Repeat exactly the lines from the first line of the records through the line containing "import host_ctrl_pkg::*;", and nothing more.

[Dataset entries]
_ _ _ _ _ _ _

File: src/logic/host_bus_control_pins.sv
// Host bus control pins: address decode, cycle stretching, strap mode, interrupt pin,
// and a Wishbone register file. Assumes host pins are sampled synchronously on core_clk
// and that open-drain pins have external pull-ups; the bench resolves them from the enables.
//
// Added by the designer: the Wishbone register port and the placing of the registers.
`include "host_ctrl_map.svh"
`timescale 1ns/100ps
`default_nettype none
module host_bus_control_pins (
    input wire logic core_clk,
    input wire logic resetn,
    input wire logic wb_cyc_i,
    input wire logic wb_stb_i,
    input wire logic wb_we_i,
    input wire logic [7:0] wb_adr_i,
    input wire logic [3:0] wb_sel_i,
    input wire logic [31:0] wb_dat_i,
    output logic [31:0] wb_dat_o,
    output logic wb_ack_o,
    input wire host_ctrl_pkg::host_pins_t pins,
    output host_ctrl_pkg::host_drive_t drive,
    output logic local_select_out_n,
    output logic irq
);
    import host_ctrl_pkg::*;

    // a hit compares A15-A4 against the programmed base
    function automatic logic addr_hit(input logic [15:1] a, input logic qual_n, input logic [15:0] base);
        addr_hit = !qual_n && (a[15:4] == base[15:4]);
    endfunction : addr_hit

    logic [15:0] base_ff, nxt_base;
    logic [7:0] ctrl_ff, nxt_ctrl;
    logic [2:0] status_ff, nxt_status;
    logic [2:0] mask_ff, nxt_mask;
    logic [31:0] rdata_ff, nxt_rdata;
    logic ack_ff, nxt_ack;
    logic strap_taken_ff, nxt_strap_taken;
    bus_mode_t mode_ff, nxt_mode;
    logic [15:1] lat_addr_ff, nxt_lat_addr;
    logic lat_qual_n_ff, nxt_lat_qual_n;
    logic ads_prev_ff, nxt_ads_prev;
    acc_state_t state_ff, nxt_state;
    logic [3:0] cnt_ff, nxt_cnt;
    logic dir_wr_ff, nxt_dir_wr;
    host_drive_t drive_ff, nxt_drive;
    logic irq_ff, nxt_irq;

    logic bus_req;
    logic bus_wr;
    logic live_hit;
    logic use_hit;
    logic start;
    logic start_wr;
    logic done;
    logic [2:0] ev;
    logic [2:0] pend;

    assign bus_req = wb_cyc_i && wb_stb_i && !ack_ff;
    assign bus_wr = bus_req && wb_we_i;

    // decode straight from the pins, so the select has no clock latency
    assign live_hit = addr_hit(pins.addr, pins.addr_qualifier_n, base_ff);
    assign local_select_out_n = !live_hit;

    // accesses may decode on the latched copy when the host multiplexes its address
    assign use_hit = ctrl_ff[`CTRL_LATCH_BIT] ? addr_hit(lat_addr_ff, lat_qual_n_ff, base_ff) : live_hit;

    // access start and direction per bus mode
    always_comb begin
        start = 1'b0;
        start_wr = 1'b0;
        case (mode_ff)
            MODE_ASYNC: begin
                start = use_hit && !pins.read_strobe_n;
                start_wr = 1'b0;
            end
            MODE_BURST: begin
                start = use_hit && !pins.addr_strobe_n;
                start_wr = !pins.command_phase_n;
            end
            default: begin
                start = use_hit && !pins.command_phase_n;
                start_wr = pins.sync_write_not_read;
            end
        endcase
    end

    // strap caught on the first edge after reset release, then frozen
    always_comb begin
        nxt_strap_taken = 1'b1;
        nxt_mode = mode_ff;
        if (!strap_taken_ff) begin
            if (pins.bus_mode_strap) begin
                nxt_mode = ctrl_ff[`CTRL_BURST_BIT] ? MODE_BURST : MODE_ASYNC;
            end else begin
                nxt_mode = MODE_SYNC;
            end
        end
    end

    // address latch on rising edge of the address strobe
    always_comb begin
        nxt_ads_prev = pins.addr_strobe_n;
        nxt_lat_addr = lat_addr_ff;
        nxt_lat_qual_n = lat_qual_n_ff;
        if (pins.addr_strobe_n && !ads_prev_ff) begin
            nxt_lat_addr = pins.addr;
            nxt_lat_qual_n = pins.addr_qualifier_n;
        end
    end

    // access sequencer: stretch by the programmed wait count, then signal ready
    always_comb begin
        nxt_state = state_ff;
        nxt_cnt = cnt_ff;
        nxt_dir_wr = dir_wr_ff;
        done = 1'b0;
        case (state_ff)
            ST_IDLE: begin
                if (start) begin
                    nxt_state = ST_WAIT;
                    nxt_cnt = ctrl_ff[`CTRL_WAIT_MSB:`CTRL_WAIT_LSB];
                    nxt_dir_wr = start_wr;
                end
            end
            ST_WAIT: begin
                if (cnt_ff == 4'h0) begin
                    nxt_state = ST_READY;
                end else begin
                    nxt_cnt = cnt_ff - 4'h1;
                end
            end
            ST_READY: begin
                case (mode_ff)
                    MODE_ASYNC: done = pins.read_strobe_n;
                    MODE_BURST: done = pins.host_ready_return_n;
                    default: done = dir_wr_ff || !pins.host_ready_return_n;
                endcase
                if (done) begin
                    nxt_state = ST_IDLE;
                end
            end
            default: begin
                nxt_state = ST_IDLE;
            end
        endcase
    end

    // pin drive: all open-drain pins only ever pull low
    always_comb begin
        nxt_drive.irq_out_n = 1'b0;
        nxt_drive.irq_out_oe = |pend;
        nxt_drive.async_ready_out = 1'b0;
        nxt_drive.async_ready_oe = (mode_ff == MODE_ASYNC) && (nxt_state == ST_WAIT || (state_ff == ST_IDLE && start));
        case (mode_ff)
            MODE_BURST: nxt_drive.sync_ready_out_n = !(nxt_state == ST_WAIT);
            MODE_SYNC: nxt_drive.sync_ready_out_n = !(nxt_state == ST_READY);
            default: nxt_drive.sync_ready_out_n = 1'b1;
        endcase
        nxt_irq = |pend;
    end

    // events: completed read, completed write, latched address that decodes to us
    assign ev[`EV_RD_BIT] = done && (state_ff == ST_READY) && !dir_wr_ff;
    assign ev[`EV_WR_BIT] = done && (state_ff == ST_READY) && dir_wr_ff;
    assign ev[`EV_LATCH_BIT] = pins.addr_strobe_n && !ads_prev_ff && addr_hit(pins.addr, pins.addr_qualifier_n, base_ff);
    // status from next value keeps the pin in step with the sticky bits
    assign pend = nxt_status & mask_ff;

    // register file; a set in the clearing cycle survives the write-one-to-clear
    always_comb begin
        nxt_base = base_ff;
        nxt_ctrl = ctrl_ff;
        nxt_mask = mask_ff;
        nxt_status = status_ff | ev;
        nxt_ack = bus_req;
        nxt_rdata = 32'h0;
        if (bus_wr && wb_sel_i[0]) begin
            case (wb_adr_i)
                `REG_BASE_OFF: nxt_base[7:0] = wb_dat_i[7:0];
                `REG_CTRL_OFF: nxt_ctrl = wb_dat_i[7:0];
                `REG_STATUS_OFF: nxt_status = (status_ff & ~wb_dat_i[2:0]) | ev;
                `REG_MASK_OFF: nxt_mask = wb_dat_i[2:0];
                default: nxt_ctrl = ctrl_ff;
            endcase
        end
        if (bus_wr && wb_sel_i[1] && wb_adr_i == `REG_BASE_OFF) begin
            nxt_base[15:8] = wb_dat_i[15:8];
        end
        if (bus_req && !wb_we_i) begin
            case (wb_adr_i)
                `REG_BASE_OFF: nxt_rdata = {16'h0, base_ff};
                `REG_CTRL_OFF: nxt_rdata = {24'h0, ctrl_ff};
                `REG_STATUS_OFF: nxt_rdata = {29'h0, status_ff};
                `REG_MASK_OFF: nxt_rdata = {29'h0, mask_ff};
                `REG_STATE_OFF: nxt_rdata = {28'h0, state_ff, mode_ff};
                default: nxt_rdata = 32'h0;
            endcase
        end
    end

    // single register stage for everything
    always_ff @(posedge core_clk or negedge resetn) begin
        if (!resetn) begin
            base_ff <= `BASE_RST;
            ctrl_ff <= `CTRL_RST;
            status_ff <= 3'h0;
            mask_ff <= `MASK_RST;
            rdata_ff <= 32'h0;
            ack_ff <= 1'b0;
            strap_taken_ff <= 1'b0;
            mode_ff <= MODE_SYNC;
            lat_addr_ff <= 15'h0;
            lat_qual_n_ff <= 1'b1;
            ads_prev_ff <= 1'b1;
            state_ff <= ST_IDLE;
            cnt_ff <= 4'h0;
            dir_wr_ff <= 1'b0;
            drive_ff <= 5'b00001;
            irq_ff <= 1'b0;
        end else begin
            base_ff <= nxt_base;
            ctrl_ff <= nxt_ctrl;
            status_ff <= nxt_status;
            mask_ff <= nxt_mask;
            rdata_ff <= nxt_rdata;
            ack_ff <= nxt_ack;
            strap_taken_ff <= nxt_strap_taken;
            mode_ff <= nxt_mode;
            lat_addr_ff <= nxt_lat_addr;
            lat_qual_n_ff <= nxt_lat_qual_n;
            ads_prev_ff <= nxt_ads_prev;
            state_ff <= nxt_state;
            cnt_ff <= nxt_cnt;
            dir_wr_ff <= nxt_dir_wr;
            drive_ff <= nxt_drive;
            irq_ff <= nxt_irq;
        end
    end

    assign wb_dat_o = rdata_ff;
    assign wb_ack_o = ack_ff;
    assign drive = drive_ff;
    assign irq = irq_ff;
endmodule : host_bus_control_pins
`default_nettype wire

_ _ _ _ _ _ _

• **Answer box**:
File: src/logic/host_bus_control_pins.sv
// Host bus control pins: address decode, cycle stretching, strap mode, interrupt pin,
// and a Wishbone register file. Assumes host pins are sampled synchronously on core_clk
// and that open-drain pins have external pull-ups; the bench resolves them from the enables.
//
// Added by the designer: the Wishbone register port and the placing of the registers.
`include "host_ctrl_map.svh"
`timescale 1ns/100ps
`default_nettype none
module host_bus_control_pins (
    input wire logic core_clk,
    input wire logic resetn,
    input wire logic wb_cyc_i,
    input wire logic wb_stb_i,
    input wire logic wb_we_i,
    input wire logic [7:0] wb_adr_i,
    input wire logic [3:0] wb_sel_i,
    input wire logic [31:0] wb_dat_i,
    output logic [31:0] wb_dat_o,
    output logic wb_ack_o,
    input wire host_ctrl_pkg::host_pins_t pins,
    output host_ctrl_pkg::host_drive_t drive,
    output logic local_select_out_n,
    output logic irq
);
    import host_ctrl_pkg::*;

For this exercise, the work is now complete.